Я мечтал встретить женщину, которая бы ничего не знала о моих деньгах, либо такую богачку, что я рядом с ней смотрелся бы жалким бедняком.
Но где и как? Я уже решил, что так никогда и не узнаю настоящей любви. Помните, в Польше говорили: колбаса — не для собак.
И вдруг произошло чудо. Я купил старый дом в Браунсвиле на Блейк-авеню. Сегодня там полно негров и пуэрториканцев, но в те времена это была земля Израиля. Днем с огнем гоя не сыщешь! Я хотел снести старое здание и на его месте построить новое, но сперва нужно было избавиться от жильцов. Как правило, никто не возражает, но на этот раз возникли осложнения. Походы в суд не по мне, я всегда предпочитаю улаживать все напрямую. А тут у меня как раз выдалось свободное воскресенье, и я решил съездить на Блейк-авеню, оценить обстановку. Машина моя стояла в тот день в гараже, и я поехал на метро. В конце концов я ведь не из Рокфеллеров.

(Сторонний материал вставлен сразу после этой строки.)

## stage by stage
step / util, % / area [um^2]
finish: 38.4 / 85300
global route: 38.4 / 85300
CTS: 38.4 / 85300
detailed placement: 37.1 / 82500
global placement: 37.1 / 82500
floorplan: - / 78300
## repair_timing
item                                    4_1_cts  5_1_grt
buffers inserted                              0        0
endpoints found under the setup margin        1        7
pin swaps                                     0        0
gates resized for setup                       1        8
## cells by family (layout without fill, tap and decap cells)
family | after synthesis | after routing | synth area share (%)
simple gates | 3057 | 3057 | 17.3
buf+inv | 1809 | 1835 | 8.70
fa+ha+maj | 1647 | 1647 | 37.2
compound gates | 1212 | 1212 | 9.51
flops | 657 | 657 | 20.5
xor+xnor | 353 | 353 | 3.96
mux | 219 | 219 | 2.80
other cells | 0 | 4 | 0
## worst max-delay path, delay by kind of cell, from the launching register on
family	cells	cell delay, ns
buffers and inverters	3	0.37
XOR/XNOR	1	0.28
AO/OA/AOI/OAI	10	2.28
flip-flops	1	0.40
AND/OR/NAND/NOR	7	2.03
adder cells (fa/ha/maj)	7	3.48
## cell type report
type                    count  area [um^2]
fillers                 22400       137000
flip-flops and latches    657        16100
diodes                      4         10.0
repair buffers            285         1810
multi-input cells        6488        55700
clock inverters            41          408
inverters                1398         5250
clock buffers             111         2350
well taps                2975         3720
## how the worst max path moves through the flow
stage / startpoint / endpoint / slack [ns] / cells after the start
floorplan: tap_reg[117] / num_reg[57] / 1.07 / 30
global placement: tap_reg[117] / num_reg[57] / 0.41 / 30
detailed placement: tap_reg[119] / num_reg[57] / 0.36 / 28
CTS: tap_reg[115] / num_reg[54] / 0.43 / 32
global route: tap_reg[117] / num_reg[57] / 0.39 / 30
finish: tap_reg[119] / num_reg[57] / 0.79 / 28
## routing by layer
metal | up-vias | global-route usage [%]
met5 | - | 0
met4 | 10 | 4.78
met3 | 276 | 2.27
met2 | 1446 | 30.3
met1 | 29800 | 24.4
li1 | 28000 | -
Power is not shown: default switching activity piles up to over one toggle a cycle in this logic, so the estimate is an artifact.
--- config.mk ---
export PLATFORM = sky130hd
export DESIGN_NAME = ntc_thermistor_beta_converter
export DESIGN_NICKNAME = d
export VERILOG_FILES = /design/src/hdl/ntcb_pkg.sv /design/src/hdl/ntcb_div.sv /design/src/hdl/ntc_thermistor_beta_converter.sv
export VERILOG_INCLUDE_DIRS = /design/src /design/src/hdl
export SDC_FILE = /design/constraint.sdc
export NUM_CORES = 2
export LEC_CHECK = 0
export BUFFER_PORTS_ARGS = -buffer_cell sky130_fd_sc_hd__buf_2
export CELL_PAD_IN_SITES_DETAIL_PLACEMENT = 1
export CELL_PAD_IN_SITES_GLOBAL_PLACEMENT = 1
export CORE_MARGIN = 3
export CORE_UTILIZATION = 53
export CTS_BUF_LIST = sky130_fd_sc_hd__clkbuf_4 sky130_fd_sc_hd__clkbuf_8
export DETAILED_ROUTE_END_ITERATION = 8
export MAX_ROUTING_LAYER = met4
export PLACE_DENSITY_LB_ADDON = 0.1
export SLEW_MARGIN = 20
export SYNTH_ARGS = -nofsm -noshare
export SYNTH_HDL_FRONTEND = slang
export SYNTH_SLANG_ARGS = --single-unit
--- constraint.sdc ---
create_clock -name clock -period 14.9 [get_ports clock]
set_input_delay 2.98 -clock clock [delete_from_list [all_inputs] [get_ports clock]]
set_output_delay 2.98 -clock clock [all_outputs]
set_load 0.1 [all_outputs]
--- src/hdl/ntc_thermistor_beta_converter_assert.svh ---
// Assertion macros shared by the thermistor converter RTL.
// Clock is "clock", synchronous active-high reset is "reset".
`ifndef NTC_THERMISTOR_BETA_CONVERTER_ASSERT_SVH
`define NTC_THERMISTOR_BETA_CONVERTER_ASSERT_SVH

// Property checked on every clock edge outside reset.
`define NTCB_ASSERT(lbl, prop, msg) \
   lbl: assert property (@(posedge clock) disable iff (reset) prop) else $error(msg);

// Same-cycle implication, outside reset.
`define NTCB_ASSERT_IMP(lbl, ante, cons, msg) \
   lbl: assert property (@(posedge clock) disable iff (reset) (ante) |-> (cons)) \
      else $error(msg);

`endif

--- src/hdl/ntcb_pkg.sv ---
// Shared types and constants for the thermistor converter.
// No dependencies.
`timescale 1ns / 1ps
package ntcb_pkg;
   // shared divider geometry
   localparam int DIV_W = 67;
   localparam int DVS_W = 50;
   localparam int DIV_CNT_W = $clog2(DIV_W);

   // register defaults and sizes
   localparam int DEF_SAMPLE_COUNT = 5;
   localparam int CSR_DW = 24;
   localparam int CSR_AW = 3;
   localparam logic [14:0] DEF_FULL_SCALE = 15'd26400;
   localparam logic [23:0] DEF_SERIES = 24'd100300;
   localparam logic [23:0] DEF_NOMINAL = 24'd100000;
   localparam logic [15:0] DEF_BETA = 16'd3950;
   localparam logic signed [8:0] DEF_NOM_TEMP = 9'sd25;

   typedef struct packed {
      logic busy;
      logic done;
   } div_stat_type;
endpackage
`config.mk`:
```
export PLATFORM = sky130hd
export DESIGN_NAME = frame_check_code_engine
export DESIGN_NICKNAME = d
export VERILOG_FILES = /design/src/rtl/fcce_pkg.sv /design/src/rtl/fcce_in_stage.sv /design/src/rtl/fcce_accum.sv /design/src/rtl/fcce_out_stage.sv /design/src/rtl/frame_check_code_engine.sv
export VERILOG_INCLUDE_DIRS = /design/src /design/src/rtl
export SDC_FILE = /design/constraint.sdc
export NUM_CORES = 1
export LEC_CHECK = 0
export BUFFER_PORTS_ARGS = -buffer_cell sky130_fd_sc_hd__buf_2
export CAP_MARGIN = 20
export CORE_ASPECT_RATIO = 0.6
export CORE_MARGIN = 4
export CORE_UTILIZATION = 60
export CTS_CLUSTER_SIZE = 20
export DETAILED_ROUTE_END_ITERATION = 10
export PLACE_DENSITY_LB_ADDON = 0.3
export SETUP_SLACK_MARGIN = 0.05
export SYNTH_ARGS = -nofsm -noshare
export SYNTH_HDL_FRONTEND = slang
export SYNTH_HIERARCHICAL = 1
export SYNTH_SLANG_ARGS = --single-unit
export TNS_END_PERCENT = 10
```
`constraint.sdc`:
```
create_clock -name clk -period 7.7 [get_ports clk]
set_input_delay 1.54 -clock clk [delete_from_list [all_inputs] [get_ports clk]]
set_output_delay 1.54 -clock clk [all_outputs]
set_load 0.1 [all_outputs]
```
`src/rtl/frame_check_code_engine_macros.svh`:
```
// Assertion macros for the frame check code engine.
// Used by the top level only; no other dependencies.
`ifndef FRAME_CHECK_CODE_ENGINE_MACROS_SVH
`define FRAME_CHECK_CODE_ENGINE_MACROS_SVH

// Checked while out of reset.
`define FCCE_ASSERT(name, clk, rst, prop, msg) \
  name: assert property (@(posedge clk) disable iff (rst) prop) else $error(msg);

// Checked at every edge, reset included.
`define FCCE_ASSERT_ALWAYS(name, clk, prop, msg) \
  name: assert property (@(posedge clk) prop) else $error(msg);

`endif

```
`src/rtl/fcce_pkg.sv`:
```
// Shared types, codes and the CRC byte update for the frame check code engine.
// No dependencies.
`default_nettype none

package fcce_pkg;

  localparam logic [15:0] CRC_INIT  = 16'hFFFF;
  localparam logic [15:0] CRC_POLY  = 16'hA001;
  localparam logic [15:0] BYTE_MASK = 16'h00FF;

  localparam logic [1:0] MODE_NONE  = 2'd0;
  localparam logic [1:0] MODE_CRC16 = 2'd1;
  localparam logic [1:0] MODE_SUM8  = 2'd2;
  localparam logic [1:0] MODE_SUM16 = 2'd3;

  localparam logic REG_CHECK_MODE    = 1'b0;
  localparam logic REG_LITTLE_ENDIAN = 1'b1;

  localparam int IN_TDATA_W  = 24;
  localparam int OUT_TDATA_W = 40;

  typedef struct packed {
    logic [15:0] received_code;
    logic        last_byte;
    logic [7:0]  data_byte;
  } item_t;

  typedef struct packed {
    logic        match;
    logic [15:0] wire_code;
    logic [15:0] check_value;
  } result_t;

  function automatic logic [15:0] crc_update(input logic [15:0] crc, input logic [7:0] b);
    logic [15:0] c;
    c = crc ^ {8'h00, b};
    for (int i = 0; i < 8; i++) begin
      if (c[0]) begin
        c = (c >> 1) ^ CRC_POLY;
      end else begin
        c = c >> 1;
      end
    end
    return c;
  endfunction

endpackage

`default_nettype wire

```
`src/rtl/fcce_in_stage.sv`:
```
// Input register of the frame check code engine.
// Depends on fcce_pkg.
`default_nettype none

module fcce_in_stage (
  input  wire logic           clk,
  input  wire logic           rst,
  input  wire logic           load,
  input  wire logic           drain,
  input  wire fcce_pkg::item_t item_in,
  output logic                valid,
  output fcce_pkg::item_t     item
);
  import fcce_pkg::*;

  always_ff @(posedge clk) begin
    if (rst) begin
      valid <= 1'b0;
    end else if (load) begin
      valid <= 1'b1;
    end else if (drain) begin
      valid <= 1'b0;
    end
  end

  always_ff @(posedge clk) begin
    if (load) begin
      item <= item_in;
    end
  end

endmodule

`default_nettype wire

```
`src/rtl/fcce_accum.sv`:
```
// CRC-16 and byte-sum accumulators with result selection.
// Depends on fcce_pkg.
`default_nettype none

module fcce_accum (
  input  wire logic            clk,
  input  wire logic            rst,
  input  wire logic            step,
  input  wire fcce_pkg::item_t item,
  input  wire logic [1:0]      check_mode,
  input  wire logic            little_endian,
  output fcce_pkg::result_t    result
);
  import fcce_pkg::*;

  logic [15:0] crc_acc;
  logic [15:0] sum_acc;
  logic [15:0] crc_next;
  logic [15:0] sum_next;
  logic [15:0] value;

  assign crc_next = crc_update(crc_acc, item.data_byte);
  assign sum_next = sum_acc + {8'h00, item.data_byte};

  always_ff @(posedge clk) begin
    if (rst) begin
      crc_acc <= CRC_INIT;
      sum_acc <= 16'h0000;
    end else if (step) begin
      if (item.last_byte) begin
        crc_acc <= CRC_INIT;
        sum_acc <= 16'h0000;
      end else begin
        crc_acc <= crc_next;
        sum_acc <= sum_next;
      end
    end
  end

  always_comb begin
    value = 16'h0000;
    result = '0;
    case (check_mode)
      MODE_CRC16, MODE_SUM16: begin
        value = (check_mode == MODE_CRC16) ? crc_next : sum_next;
        result.check_value = value;
        result.wire_code = little_endian ? value : {value[7:0], value[15:8]};
        result.match = (result.wire_code == item.received_code);
      end
      MODE_SUM8: begin
        value = sum_next & BYTE_MASK;
        result.check_value = value;
        result.wire_code = value;
        result.match = (value[7:0] == item.received_code[7:0]);
      end
      default: begin
        result.check_value = 16'h0000;
        result.wire_code = 16'h0000;
        result.match = 1'b1;
      end
    endcase
  end

endmodule

`default_nettype wire

```
`src/rtl/fcce_out_stage.sv`:
```
// Result register of the frame check code engine, held while the receiver stalls.
// Depends on fcce_pkg.
`default_nettype none

module fcce_out_stage (
  input  wire logic              clk,
  input  wire logic              rst,
  input  wire logic              load,
  input  wire fcce_pkg::result_t result_in,
  input  wire logic              ready,
  output logic                   valid,
  output fcce_pkg::result_t      result
);
  import fcce_pkg::*;

  always_ff @(posedge clk) begin
    if (rst) begin
      valid <= 1'b0;
    end else if (load) begin
      valid <= 1'b1;
    end else if (ready) begin
      valid <= 1'b0;
    end
  end

  always_ff @(posedge clk) begin
    if (load) begin
      result <= result_in;
    end
  end

endmodule

`default_nettype wire

```
`src/rtl/frame_check_code_engine.sv`:
```
// Frame check code engine: CRC-16 (reflected, 0xA001), sum8 or sum16 over a byte stream.
// Depends on fcce_pkg, fcce_in_stage, fcce_accum, fcce_out_stage and the macros header.
//
// Usage:
//   Slave channel carries one covered byte per transaction; s_tlast marks the
//   final covered byte, whose transaction also carries the received check code.
//   Master channel carries one result per frame, issued for the final byte only.
//   A final byte is held in the input register, then its result in the output register.
//   Throughput: one byte per cycle outside stalls; the CRC update is an unrolled
//   8-bit step between the input register and the accumulator, so it sets the cycle.
//   Stall: a waiting result holds in the output register; non-final bytes keep
//   flowing, and a final byte waits in the input register until the output
//   register is free, which then backs up s_tready.
//   Reset (rst, synchronous): both stages empty, CRC reloads 0xFFFF, sum
//   reloads 0, check_mode is none and little_endian is 1.
//   Configuration: cfg_we writes cfg_data to register cfg_index
//   (0 check_mode, 1 little_endian); write only while the block is idle.
//   The mode in force when the final byte is processed selects the result.
`default_nettype none
`include "frame_check_code_engine_macros.svh"

module frame_check_code_engine (
  input  wire logic                              clk,
  input  wire logic                              rst,
  input  wire logic                              cfg_we,
  input  wire logic                              cfg_index,
  input  wire logic [1:0]                        cfg_data,
  input  wire logic                              s_tvalid,
  output logic                                   s_tready,
  // data_byte[7:0], received_code[23:8]
  input  wire logic [fcce_pkg::IN_TDATA_W-1:0]   s_tdata,
  input  wire logic                              s_tlast,
  output logic                                   m_tvalid,
  input  wire logic                              m_tready,
  // check_value[15:0], wire_code[31:16], match[32], zero[39:33]
  output logic [fcce_pkg::OUT_TDATA_W-1:0]       m_tdata
);
  import fcce_pkg::*;

  logic [1:0] check_mode;
  logic       little_endian;
  item_t      item_in;
  item_t      item;
  logic       in_valid;
  logic       out_room;
  logic       step;
  logic       emit;
  logic       s_fire;
  result_t    result_c;
  result_t    result_q;

  always_ff @(posedge clk) begin
    if (rst) begin
      check_mode    <= MODE_NONE;
      little_endian <= 1'b1;
    end else if (cfg_we) begin
      case (cfg_index)
        REG_CHECK_MODE:    check_mode    <= cfg_data;
        REG_LITTLE_ENDIAN: little_endian <= cfg_data[0];
        default: ;
      endcase
    end
  end

  assign item_in.data_byte     = s_tdata[7:0];
  assign item_in.received_code = s_tdata[23:8];
  assign item_in.last_byte     = s_tlast;

  assign out_room = !m_tvalid || m_tready;
  assign step     = in_valid && (!item.last_byte || out_room);
  assign emit     = step && item.last_byte;
  assign s_tready = !in_valid || step;
  assign s_fire   = s_tvalid && s_tready;

  fcce_in_stage u_in (
    .clk     (clk),
    .rst     (rst),
    .load    (s_fire),
    .drain   (step),
    .item_in (item_in),
    .valid   (in_valid),
    .item    (item)
  );

  fcce_accum u_accum (
    .clk           (clk),
    .rst           (rst),
    .step          (step),
    .item          (item),
    .check_mode    (check_mode),
    .little_endian (little_endian),
    .result        (result_c)
  );

  fcce_out_stage u_out (
    .clk       (clk),
    .rst       (rst),
    .load      (emit),
    .result_in (result_c),
    .ready     (m_tready),
    .valid     (m_tvalid),
    .result    (result_q)
  );

  assign m_tdata = {7'b0000000, result_q.match, result_q.wire_code, result_q.check_value};

  `FCCE_ASSERT_ALWAYS(a_empty_after_reset, clk, $past(rst) |-> (!m_tvalid && !in_valid), "result or byte pending right after reset")
  `FCCE_ASSERT(a_no_result_for_inner_byte, clk, rst, (step && !item.last_byte && out_room) |=> !m_tvalid, "result produced for a non-final byte")
  `FCCE_ASSERT(a_mode_none_result, clk, rst, (m_tvalid && check_mode == MODE_NONE) |-> (result_q.match && result_q.check_value == 16'h0000 && result_q.wire_code == 16'h0000), "mode none result is not a zero match")
  `FCCE_ASSERT(a_sum8_upper_zero, clk, rst, (m_tvalid && check_mode == MODE_SUM8) |-> (result_q.check_value[15:8] == 8'h00 && result_q.wire_code == result_q.check_value), "sum8 result has upper byte set")

endmodule

`default_nettype wire

```
==> metrics.txt <==
CP endpoint kind flop; post-synth top area cell edfxtp_1; H-tree depth 3; layout cell share with drive strength beyond 1 0.171; Setup crit start kind flop; final hold violation count 0; Post-synth EDFFs 58; total die area 10600 µm²; height of the die about 81 µm; Synth Register Bits 95; I/O pins 75; setup TNS 0 ps; sw frac 0.322; Critical Path RT just under 8000 ps; Main synth FF type edfxtp_1; RSZ-0062 raised after global routing no; Hold WC Path Type reg -> reg; post-CTS setup buffer count 0; vias per inst 6.35; row count 26; clock slew at reported path FFs roughly 60 ps; average cell area after synthesis between 9 and 10 µm²; Seq/Total Area, Yosys 0.460; Tcrit/Tclk final 0.546; Synth-to-Final Area Change 13.0%; clock network fraction of design power 0.335; top cell type's share of synthesized area 0.323; ys async rst share 0; Via Count 4694; worst ir drop on vdd about 0.00015 V; ANT nets after route 0; GRT overflow 0; Syn Std Cell Area roughly 5400 µm²; pin count of the biggest net entering global routing 46; GRT Overall Usage 0.295; n_diodes 0; Worst path slowest cell a2111oi_0; Setup Skew just over 7 ps; final WL about 15000 µm; Worst-Skew Late Latency roughly 350 ps; final setup violation count 0; crit-path max cell delay ~770 ps; Final GP Congestion just under 1; sum of buffers and inverters on the critical path 0; Leak between 2 and 2.5 nW; pwr dens ~220 nW/µm²; port bufs 67; commonest non-fill, non-tap cell in the layout buf_2; initial antenna violation count 0; maximum clock path buffer count 2; CTS tree done; Crit path max-delay family compound AO/OA/AOI/OAI gates; sequential power share 0.438; max-cap violations 0; yosys warns 6; Mapped Cells ~560; Initial DRT Pass Iterations 6; status finished, final reports clean; CTS root buf clkbuf_16; fin crit period ~4200 ps; kind of critical path reg -> reg; fin nets ~660; P_int ~0.00091 W; first-pass GRT wire length between 20000 and 25000 µm; Wirelength per Cell 20.3 µm; normalized max-slew margin 0.287; clk sinks between 90 and 100; Tightest Pin Transition approximately 1100 ps; FILL cells about 650; DIE WIDTH roughly 130 µm; core footprint 8620 µm²; Initial Utilization 0.626; Max FO, Critical Path 9; Synth area leaders edfxtp_1 32%, dfxtp_1 14%, nor2_1 4.7%; # DRC 0; Yosys cell types 68; fmax about 0.24 GHz; post-DP HPWL roughly 11000 µm; Crit path arrival time about 4300 ps; vias in the first global route roughly 4300; Comb pwr share 0.227; switching power ~0.00043 W; Place WS approximately 3700 ps; crit-path most repeated cell a21oi_1; most frequent cells in the layout 67 x buf_2, 66 x nor2_1, 58 x edfxtp_1; final worst setup slack approximately 3500 ps; # hold bufs at CTS 0; DRT iter0 DRCs slightly above 600; worst path cell trace ha_1, or3_1, a31oi_1, a21oi_1, xnor2_1, a21oi_1, or4b_1, a21oi_1, a2111oi_0, o41ai_1; CTS Buf Count 9; count of pins over their slew limit 0; CTS resizes 0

Я постучал, но в Браунсвиле понятия не имели, что это значит. Я толкнул дверь, оказавшуюся незапертой, и увидел комнату — точно такую же, как в моем детстве. Не будь я уверен, что нахожусь в Браунсвиле, я решил бы, что попал в Консковолю: те же беленые стены, дощатый пол, продавленный диван с вытертой обивкой. Даже пахло так же, как в Консковоле: жареным луком, цикорием, плесневелым хлебом… На диване сидела девушка, прекрасная, как Эсфирь, с той только разницей, что, как принято думать, у Эсфири глаза были зеленые, а у этой — голубые, кожа белая-белая, а волосы — золотые. Настоящая красавица! Одета она была так, как будто только что сошла с корабля: длинная юбка и туфли с пуговицами. И знаете, что она делала? Читала роман «Шейнделе, синие губы». Я читал его сто лет назад на другом берегу океана. Я даже ущипнул себя, чтобы убедиться, что это не сон.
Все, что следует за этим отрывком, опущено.